Travelers who search for a home on Vrbo will be able to see if disinfectant is being used to clean the home, if no-contact check-in is available, and if the home is unavailable for 24 hours between guests.
Breuner, of AvantStay, said the company has gone a step further in bringing cleaning staff “in house.”
“Being able to control the in-house cleaning process... is the new normal,” Breuner said, adding: “Cleaning is No. 1 top of mind for all travelers… There's more concern about how professional a clean is today more than ever and making sure it's well documented. For the last two and a half months… that's something we've really doubled down on.”
Here's how to safely rent a vacation home, according to experts.
Reach out to the owner.
Christopher Elliott, a consumer travel expert who runs Elliott Advocacy, told T+L people looking to book a vacation rental on sites like Airbnb or Vrbo should message the host and ask questions.
“What are you doing? Are you aware of these new standards? Can you tell me a little bit more about these cleaners that you're using? Those are all fair questions,” he explained. “If they don’t answer or they give you vague answers, that's a red flag.”
Read past reviews.
While past reviews won’t likely be specific to COVID-19, Elliott told us they may offer relevant and valuable insight into the home you’re looking to book.
“If it says, ‘This is a very clean place,’ that's usually a sign that the person who is renting it to you, the host, already pays attention to detail,” he said. “If you find people saying it was that clean, you can be fairly confident that they're going to, if nothing else, keep it as clean or redouble their efforts to make it even cleaner.”
Conversely, if the home has bad reviews and the host replies, arguing with the reviewer, Elliott said that’s usually a bad sign.
Clean the home yourself.
While companies have set standards for cleaning, the only way to 100 percent guarantee it is pristine is if you do the cleaning yourself, Elliott said.
“If you want a vacation rental to be clean to your standards, you have to clean it yourself,” he said. “Carry disinfectant with you, disinfectant wipes, Purell, and do the door handles, the countertops, all the surfaces before you start living in it.”
And if something doesn’t look right when you arrive — like there’s a ring in the shower — that might be a red flag.
“That means someone overlooked the entire bathroom. Then you may want to call the host or the manager,” he said. “It means they aren't paying attention to the details.”
Be aware of local rules.
Several states have restrictions on people entering the state from beyond state lines and may require a 14-day self-quarantine period. Rabin, of Guesty, told T+L people should check the rules and plan accordingly.

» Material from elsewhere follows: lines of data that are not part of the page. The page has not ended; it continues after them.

--- src/rtl/ifu_pc_gen_if.sv ---
// Fetch-side bus bundle for ifu_pc_gen.
// master: the PC generator (drives the fetch request and the held instruction).
// slave : the environment (instruction memory plus IDU).
//   imem_req_valid_o/imem_req_ready_i/imem_addr_o : fetch request handshake
//   imem_rsp_valid_i/imem_rsp_data_i              : one-cycle fetch response
//   inst_valid_o/inst_ready_i/inst_o/pc_o         : instruction held for the IDU
interface ifu_pc_gen_if #(
    parameter int unsigned ADDR_W = 32,
    parameter int unsigned INST_W = 32
);
    logic              imem_req_valid_o;
    logic              imem_req_ready_i;
    logic [ADDR_W-1:0] imem_addr_o;
    logic              imem_rsp_valid_i;
    logic [INST_W-1:0] imem_rsp_data_i;
    logic              inst_valid_o;
    logic              inst_ready_i;
    logic [INST_W-1:0] inst_o;
    logic [ADDR_W-1:0] pc_o;

    modport master (
        output imem_req_valid_o, imem_addr_o, inst_valid_o, inst_o, pc_o,
        input  imem_req_ready_i, imem_rsp_valid_i, imem_rsp_data_i, inst_ready_i
    );

    modport slave (
        input  imem_req_valid_o, imem_addr_o, inst_valid_o, inst_o, pc_o,
        output imem_req_ready_i, imem_rsp_valid_i, imem_rsp_data_i, inst_ready_i
    );
endinterface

"Many vacation areas are asking people coming in to plan on isolating for a period of time,” Rabin said. “If this is the case, you should pack enough groceries to last for your stay or make sure you can rely on delivery services."
Elliott said while cleaning and safety are important, it is also important to have a sense of humor and remember you’re there to be on vacation.
“Clean to the best of your ability and then have a great vacation,” he said.